32. Each competing fighter will wear appropriate shorts (e.g. compression trunks, MMA shorts, kickboxing/muay-thai shorts) which do not extend above the waistline or reach further than above the knee. Shorts must not have pockets, zippers, or any adornments which may create a hazard or an advantage.
33. Female fighters must wear a short-sleeved (above the elbow) or sleeveless, form- fitting rash guard and/or sports bra. More than one sports bra may be worn. Loose- fitting tops are not permitted.
34. For male fighters, gis or shirts of any kind are prohibited during competition.
35. Shoes, anklets, and any type of padding or tape on the feet are prohibited during competition.
36. In all cases, fighter attire and protective equipment must be deemed appropriate by the Commission.
37. Male fighters must wear a combat sports-appropriate groin protector during competition.
38. Female fighters may choose to wear a combat sports-appropriate groin protector and/or chest protector during competition.
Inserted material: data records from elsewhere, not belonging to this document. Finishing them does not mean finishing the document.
Background: an optimization exercise with open tools, aiming at small area. Do not read the settings as production practice. Only simulation tests tie the RTL to the original design; equivalence was not proved. Power figures rest on the tool's default switching activity, not on a simulated workload.

== v47 ==
// littlecpu
module littlecpu(
  input  logic clk,
  input  logic reset,
  output logic [31:0] imem_addr,
  input  logic [31:0] imem_data,
  output logic [31:0] mem_addr,
  output logic [31:0] mem_wdata,
  output logic [3:0]  mem_wstrb,
  input  logic [31:0] mem_rdata,
  output logic trap
  );
Size in the first run: about 7800 cells after synthesis, ~170 I/O pins, ~91000 um2 of cells after synthesis.
Settings: LEC_CHECK=0, CAP_MARGIN=20, CORE_MARGIN=2, CORE_UTILIZATION=40, SLEW_MARGIN=20; clock period 12.0 ns.
standard.sh (not shown) runs the stock make flow with config.mk's settings and CLKGATE_MAP_FILE= SYNTH_SCRIPT=/design/flow/synth_recipe.tcl, a recipe that flattens the netlist after the stock synthesis.
==> flow/flow/run.sh <==
#!/bin/bash
set -euo pipefail
W=$(pwd)
F=$W/flow
R=$W/orfs/results/$FLOW_PLATFORM/littlecpu/base
LIB=$FLOW_HOME/platforms/$FLOW_PLATFORM/lib/sky130_fd_sc_hd__tt_025C_1v80.lib
YBIN=$FLOW_HOME/../tools/install/yosys/bin
YOSYS=$(command -v yosys || echo $YBIN/yosys)
ABC=$(command -v yosys-abc || echo $YBIN/yosys-abc)
OPENROAD=$(command -v openroad || echo $FLOW_HOME/../tools/install/OpenROAD/bin/openroad)

bash standard.sh synth > $W/std_synth.log 2>&1
cp $R/1_2_yosys.v $W/std_synth.v

prep() {
  python3 $F/fapol.py $W/std_synth.v $W/fapol.v > $W/fapol.log 2>&1
  $YOSYS -p "read_liberty -ignore_miss_func $LIB; write_verilog -noattr $W/models_all.v" > $W/models.log 2>&1
  python3 $F/mkmodels.py $W/models_all.v $W/models_remap.v $W/models_eq.v >> $W/models.log 2>&1
  grep -oE "sky130_fd_sc_hd__[a-z0-9]*df[a-z0-9_]* +\S+" $W/std_synth.v | sort > $W/ff_std.txt
  python3 $F/cutff.py $W/std_synth.v $W/cut_std.v > $W/cut_std.log 2>&1
  $YOSYS -p "read_liberty -lib $LIB; read_verilog $W/cut_std.v; hierarchy -top $FLOW_TOP; \
    techmap -map $W/models_eq.v; techmap; opt_clean; flatten; write_blif $W/cut_std.blif" > $W/blif_std.log 2>&1
}

remap() {
  local t=$1 du
  du=$(grep -A40 "DONT_USE_CELLS +=" $FLOW_HOME/platforms/$FLOW_PLATFORM/config.mk | grep -o "sky130_fd_sc_hd__[a-z0-9_]*" | sed 's/^/-dont_use /' | tr '\n' ' ')
  $YOSYS -p "read_liberty -lib $LIB; read_verilog $W/fapol.v; hierarchy -top $FLOW_TOP; \
    techmap -map $W/models_remap.v; techmap; opt -purge; \
    abc -liberty $LIB $du -script $F/$t.abc; opt_clean -purge; \
    splitnets; opt_clean -purge; \
    hilomap -singleton -hicell sky130_fd_sc_hd__conb_1 HI -locell sky130_fd_sc_hd__conb_1 LO; \
    insbuf -buf sky130_fd_sc_hd__buf_1 A X; \
    write_verilog -noattr -nohex -nodec $W/abc_$t.v" > $W/remap_$t.log 2>&1
  # full-adder polarities again, now against the mapped cells around them
  python3 $F/fapol2.py $LIB $W/abc_$t.v $W/remap_$t.v > $W/fapol2_$t.log 2>&1
  $YOSYS -p "read_liberty -lib $LIB; read_verilog $W/remap_$t.v; hierarchy -top $FLOW_TOP; stat -liberty $LIB" > $W/stat_$t.log 2>&1
  grep -oE "sky130_fd_sc_hd__[a-z0-9]*df[a-z0-9_]* +\S+" $W/remap_$t.v | sort > $W/ff_$t.txt
  cmp $W/ff_std.txt $W/ff_$t.txt > $W/ff_cmp_$t.log 2>&1
  python3 $F/cutff.py $W/remap_$t.v $W/cut_$t.v > $W/cut_$t.log 2>&1
  $YOSYS -p "read_liberty -lib $LIB; read_verilog $W/cut_$t.v; hierarchy -top $FLOW_TOP; \
    techmap -map $W/models_eq.v; techmap; opt_clean; flatten; write_blif $W/cut_$t.blif" > $W/blif_$t.log 2>&1
  $ABC -c "cec $W/cut_std.blif $W/cut_$t.blif" > $W/cec_$t.log 2>&1
  grep -q "Networks are equivalent" $W/cec_$t.log
  NET=$W/remap_$t.v $OPENROAD -no_init -exit $F/sta.tcl > $W/sta_$t.log 2>&1
  local area slack
  area=$(grep "Chip area for module" $W/stat_$t.log | tail -1 | awk '{print $NF}')
  slack=$(grep "^SLACK" $W/sta_$t.log | awk '{print $2}')
  echo "$t $area $slack" >> $W/remap_results.txt
}

best=""
if prep; then
  : > $W/remap_results.txt
  for t in m1 m2 m3 m4 m5 m6; do remap $t || echo "$t failed" >> $W/remap_results.txt; done
  best=$(awk 'NF == 3 && $3 >= 2e-10 { print $2, $1 }' $W/remap_results.txt | sort -g | head -1 | awk '{print $2}')
fi
if [[ -n "$best" ]]; then
  cp $W/remap_$best.v $R/1_2_yosys.v
  echo "remap $best used" > $W/remap_status.txt
else
  echo "no remap used; standard netlist kept" > $W/remap_status.txt
fi
touch $R/1_2_yosys.v
bash standard.sh "BUFFER_PORTS_ARGS=-buffer_cell sky130_fd_sc_hd__buf_1" \
  "CTS_ARGS=-sink_clustering_enable -repair_clock_nets -buf_list sky130_fd_sc_hd__clkbuf_8 -sink_clustering_size 16 -sink_clustering_max_diameter 60 -dont_use_dummy_load" \
  finish > $W/layout.log 2>&1
Other scripts of this flow, unchanged in this note and not shown: flow/flow/cutff.py, flow/flow/fapol.py, flow/flow/fapol2.py, flow/flow/m1.abc, flow/flow/m2.abc, flow/flow/m3.abc, flow/flow/m4.abc, flow/flow/m5.abc, flow/flow/m6.abc, flow/flow/mkmodels.py, flow/flow/sta.tcl
v47 finished every stage and its layout cleared the timing, DRC and antenna checks.
> inputs changed (v47 -> v51)
--- a/flow/flow/run.sh
+++ b/flow/flow/run.sh
@@ -65,3 +65,3 @@
 bash standard.sh "BUFFER_PORTS_ARGS=-buffer_cell sky130_fd_sc_hd__buf_1" \
-  "CTS_ARGS=-sink_clustering_enable -repair_clock_nets -buf_list sky130_fd_sc_hd__clkbuf_8 -sink_clustering_size 16 -sink_clustering_max_diameter 60 -dont_use_dummy_load" \
+  "CTS_ARGS=-sink_clustering_enable -repair_clock_nets -buf_list sky130_fd_sc_hd__clkbuf_8 -sink_clustering_size 14 -sink_clustering_max_diameter 70 -dont_use_dummy_load" \
   finish > $W/layout.log 2>&1
Findings:
Core utilization: v51 vs v47, no meaningful difference. ~same footprint of the multi-input gates in v51 and v47. v51 against v47: non-clock buffer instance count of the final layout higher, global-route wire length before repair roughly the same, fmax lower.
The inputs of v48 differ from those of v51 as listed below.
--- a/flow/flow/run.sh
+++ b/flow/flow/run.sh
@@ -65,3 +65,3 @@
 bash standard.sh "BUFFER_PORTS_ARGS=-buffer_cell sky130_fd_sc_hd__buf_1" \
-  "CTS_ARGS=-sink_clustering_enable -repair_clock_nets -buf_list sky130_fd_sc_hd__clkbuf_8 -sink_clustering_size 14 -sink_clustering_max_diameter 70 -dont_use_dummy_load" \
+  "CTS_ARGS=-sink_clustering_enable -repair_clock_nets -buf_list sky130_fd_sc_hd__clkbuf_8 -sink_clustering_size 12 -sink_clustering_max_diameter 60 -dont_use_dummy_load" \
   finish > $W/layout.log 2>&1
- Overall die width: v51 vs v48, no meaningful difference
- Diff v51..v48 | clock-pin transition on the worst setup and hold timing paths | negligible
- Any difference in wire length of the first global-routing pass between v48 and v51 is small enough to ignore.
- Re count of flip-flops and latches: no difference whatsoever between v48 and v51.
- Against v51, v48 comes in 8 lower on non-clock buffer count.
[inputs] v57 vs v48
- GPL_ROUTABILITY_DRIVEN newly set to 0
--- a/flow/flow/run.sh
+++ b/flow/flow/run.sh
@@ -65,3 +65,3 @@
 bash standard.sh "BUFFER_PORTS_ARGS=-buffer_cell sky130_fd_sc_hd__buf_1" \
-  "CTS_ARGS=-sink_clustering_enable -repair_clock_nets -buf_list sky130_fd_sc_hd__clkbuf_8 -sink_clustering_size 12 -sink_clustering_max_diameter 60 -dont_use_dummy_load" \
+  "CTS_ARGS=-sink_clustering_enable -repair_clock_nets -buf_list sky130_fd_sc_hd__clkbuf_8 -sink_clustering_size 14 -sink_clustering_max_diameter 70 -dont_use_dummy_load" \
   finish > $W/layout.log 2>&1
==> comparison <==
Routed wire length per instance, v57 vs v48: down by a little under 10%. Sort v57 and v48 by layout-stage area growth over the synthesis result asc -> top: v57. Summary of v57 over v48: clock power dropped about 6%, fraction of met3 tracks used by global routing climbed 3.8 points, proportion of layout cells with a drive suffix above 1 dropped 0.46 points. Utilization: v57 vs v48 down 0.28 points.

==> port drivers added, routing unchanged <==
How much do the figures lean on ideal ports? The routed layouts below were timed once more, with nothing changed but the port constraints.
Step 1 assumes that a clkbuf_16 drives the clock port and a buf_2 every other input.
Step 2 times the ports against the registers' clock, not the clock port: input delays grow and output delays shrink by t, the midpoint of the rising clock arrivals with the driver on.
Slacks: ideal / step 1 / step 2; pairs: ideal / step 1.
run	shift t [ns]	slack for setup (ns)	latest minus earliest clock arrival (ns)
v47	1.028	0.544 / 0.544 / -0.340	0.214 / 0.215
v51	1.018	0.509 / 0.509 / -0.245	0.161 / 0.161
v48	1.010	0.402 / 0.402 / -0.223	0.182 / 0.181
v57	0.990	0.494 / 0.494 / 0.176	0.144 / 0.143
With both steps, setup timing fails in v47, v51 and v48, where it was met with ideal ports. For v47, which loses most, drivers alone change the setup slack by 0.000 ns; drivers and shift together by -0.884 ns.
39. Fighters must not wear or use any of the following items during competition:
(1) hard contact lenses;
(3) removable false teeth;
(4) a watch;
(5) jewellery (including piercings);
(6) a headband or hair net;
(7) a hearing aid;
(8) any plastic or metallic attachment to the trunks;
(9) gauze, a Band-Aid, or dressing to the face, scalp, neck, arm, back, or chest area;
(10) a plaster or fibre-glass cast;
(11) butterfly or steristrip sutures on the face, neck, scalp, chest, arm or back area;
(12) suture material of any kind on the skin of a fighter’s face, ears, neck, scalp or chest;
(13) subcuticular suture in the face, neck, ear or chest;
(14) collodion (surgical dressing) or a similar substance;
(15) An implanted device which uses electricity or any substance which may alter bodily function;
(16) tape anywhere on the body except the hands; and
(17) metal supports.
40. Grease (petroleum jelly or similar) may be applied solely to the facial area of a competing fighter, and only immediately prior to a bout in the presence of the Commission. Excessive grease may not be used.
41. The Commission will determine whether a fighter’s head or facial hair presents any hazard to the safety of the participants or will interfere with the supervision and conduct of the fight. If this is the case, the fighter may not compete unless the circumstances are corrected to the satisfaction of the Commission.
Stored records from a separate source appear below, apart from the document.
This design comes from an exercise in tuning for small area on the open sky130 flow, not from production work. Only simulation tests tie the RTL to the original design; equivalence was not proved. No activity file was given, so power comes from the tool's default toggle rates.

Design fm_rx, start of the top module:
module fm_rx (
	input clk,
	input rst,
	input [9:0] adc_data,
	output [11:0] audio,
	output reg audio_valid
);
Size: ~2300 cells after synthesis, ~770 flip-flops.
clock: 7.0 ns
lec_check: 0
cap_margin: 20
core_margin: 2
core_utilization: 40
cts_buf_list: sky130_fd_sc_hd__clkbuf_16
cts_cluster_diameter: 100
cts_cluster_size: 22
slew_margin: 20
synth_memory_max_bits: 16384
run.sh (not shown) runs the stock make flow with config.mk's settings and CLKGATE_MAP_FILE= SYNTH_SCRIPT=/design/flow/synth_recipe.tcl, a recipe that flattens the netlist after the stock synthesis.
The starting point finished with timing, DRC and antenna clean.
Rerun with:
- CORE_UTILIZATION: 40 -> 55
- CTS_CLUSTER_DIAMETER: 100 -> 130
- CTS_CLUSTER_SIZE: 22 -> 28
Effect:
- The changed run ran to the end with no violations
- design area falls by 2.0%
- fmax hardly moves
- sequential power barely changes
- worst hold slack improves by 6.9 ps
- routed wire length is about the same
- power is lower by 4.1%
- die area came out lower by 27%
- first-iteration DRC count rises by 6.3%
Rerun with:
- CORE_UTILIZATION: 55 -> 40
Final area rises by 0.95%.
Non-clock buffer count drops by 4.
Worst setup slack gets worse by 28 ps.
First-iteration DRC count shrinks by 3.2%.

---

fm_rx, a different RTL version from the one above (not shown whole).
Size in the first run: roughly 760 flip-flops, ~27000 um2 of cells after synthesis.
Settings: LEC_CHECK=0, CAP_MARGIN=20, CORE_MARGIN=2, CORE_UTILIZATION=40, CTS_BUF_LIST=sky130_fd_sc_hd__clkbuf_8 sky130_fd_sc_hd__clkbuf_16, CTS_CLUSTER_DIAMETER=130, CTS_CLUSTER_SIZE=28, SLEW_MARGIN=20, SYNTH_MEMORY_MAX_BITS=16384; clock period 7.0 ns.
Then changed:
- CTS_BUF_LIST: sky130_fd_sc_hd__clkbuf_8 sky130_fd_sc_hd__clkbuf_16 -> sky130_fd_sc_hd__clkbuf_16
=> The changed run went through all stages and came out clean. Count of clock-buffer cells in the layout is lower by 1. Clock power hardly moves. Global-route usage stays the same. Design area barely changes. Worst setup slack barely changes. Flip-flop and latch count does not change. Core utilization barely changes. Register-to-register slack stays flat. Hold slack hardly moves.

---

old:
Another version of the RTL of fm_rx (not shown whole).
Size in the first run: about 2100 cells after synthesis, roughly 750 flip-flops, roughly 25 I/O pins, ~27000 sq um of cells after synthesis.
clock: 7.0 ns
lec_check: 0
cap_margin: 20
core_margin: 2
core_utilization: 40
cts_buf_list: sky130_fd_sc_hd__clkbuf_16
cts_cluster_diameter: 130
cts_cluster_size: 28
gpl_timing_driven: 0
slew_margin: 20
synth_memory_max_bits: 16384
old | status: complete | timing, DRC, antenna: pass
Modified inputs, new compared to old
# old
export LEC_CHECK = 0
export CAP_MARGIN = 20
export CORE_MARGIN = 2
export CORE_UTILIZATION = 40
export CTS_BUF_LIST = sky130_fd_sc_hd__clkbuf_16
export CTS_CLUSTER_DIAMETER = 130
export CTS_CLUSTER_SIZE = 28
export GPL_TIMING_DRIVEN = 0
export SLEW_MARGIN = 20
export SYNTH_MEMORY_MAX_BITS = 16384
create_clock -name core_clock -period 7.0 [get_ports {clk}]
# new
export LEC_CHECK = 0
export CAP_MARGIN = 20
export CORE_MARGIN = 2
export CORE_UTILIZATION = 40
export CTS_BUF_LIST = sky130_fd_sc_hd__clkbuf_16
export CTS_CLUSTER_DIAMETER = 130
export CTS_CLUSTER_SIZE = 28
export SLEW_MARGIN = 20
export SYNTH_MEMORY_MAX_BITS = 16384
create_clock -name core_clock -period 7.0 [get_ports {clk}]
Results
new completed end to end with timing, DRC and antenna clean.
Compared with old, new has extra setup slack.
[compare] base=old new=new: setup slack at placement picked up an extra 1130 ps, maximum frequency has increased, instance count on the critical path went down 1, fraction of standard cell area in multi-input logic went up.
Cmp old and new / number of antenna violations at the first check in global routing / lower: new
Looking only at area of the multi-input gates, and setting everything else aside, the lower value of old and new goes to new.
Between old and new, the routed wire length is lower for new.

---

## lane 1
fm_rx, a different RTL version from the one above (not shown whole).
For scale: ~29000 um2 of cells after synthesis.
==> flow/config.mk <==
export PLATFORM = sky130hd
export DESIGN_NAME = fm_rx
export DESIGN_NICKNAME = fm_rx
export VERILOG_FILES = /design/flow/design.v
export SDC_FILE = /design/flow/constraint.sdc
export NUM_CORES = 4
export LEC_CHECK = 0
export CAP_MARGIN = 20
export CORE_MARGIN = 2
export CORE_UTILIZATION = 40
export CTS_BUF_LIST = sky130_fd_sc_hd__clkbuf_4
export SLEW_MARGIN = 20
export SYNTH_MEMORY_MAX_BITS = 16384
==> flow/constraint.sdc <==
create_clock -name core_clock -period 7.0 [get_ports {clk}]
set_input_delay 1.4000 -clock core_clock [delete_from_list [all_inputs] [get_ports {clk}]]
set_output_delay 1.4000 -clock core_clock [all_outputs]
set_load 0.01 [all_outputs]
No stage failed in lane 1, and the final checks on the layout all came back clean.
### lane 1 -> lane 2
- clearing CTS_BUF_LIST, which used to be sky130_fd_sc_hd__clkbuf_4
[summary]
Lane 2 finished end to end and its layout was clean on timing, DRC and antenna. Lane 1 finished every stage and its layout cleared the timing, DRC and antenna checks. Highest clock frequency the design can meet across lane 1 and lane 2: no real change. Lane 2 -> lane 1: number of library cell types mapped by synthesis delta 0, exact match. Part of the power in combinational logic (higher): lane 1. Going from lane 1 to lane 2, power grew by a few percent. Status: cell area parity (lane 1, lane 2). In the flow results for lane 1 and lane 2, the signed area change from the synthesized netlist to the final layout is larger on lane 2. Reported for lane 1 and lane 2, logic depth of the worst setup path including buffers turned out identical to the last digit. Summary: routed wire length, lane 2 better than lane 1. Period utilization: lane 2 vs lane 1 up 0.19 points. In lane 2, the count of non-filler cells in the finished layout came out 5.2% below the value in lane 1. Worst hold slack (lane 2 over lane 1): increase, 0.022 ns.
42. Finger and toe nails must be trimmed.
43. As a condition of participation in a mixed-martial arts event, fighters agree to be bound by the Commission’s drug testing, anti-doping and wellness policies.
44. Unless otherwise approved by the Commission, only water or non-caffeinated electrolyte drinks deemed acceptable by the Commission may be consumed by fighters during the event period.
45. During the event period, competing fighters may only consume food approved by the Commission.
46. On request of the Commission, a competing fighter must report for and comply with anti-doping procedures, including testing for the presence of prohibited substances, at any time during the in-competition period.
CONTESTANTS WITH DISABILITIES
47. The Commission, at its sole discretion and on a case-by-case basis, may make reasonable accommodations in order to facilitate the participation of fighters with disabilities.
However, in all cases, the Commission must still be satisfied that a contest is fair, safe and competitive.
48. A mixed martial arts bout may not start or continue unless at least one assigned physician and one representative of the Commission are present in the Technical Zone area, in addition to the judges, the timekeeper and the referee.
49. A competing fighter may not enter the cage unless they have met with the assigned referee prior to the bout to review the rules.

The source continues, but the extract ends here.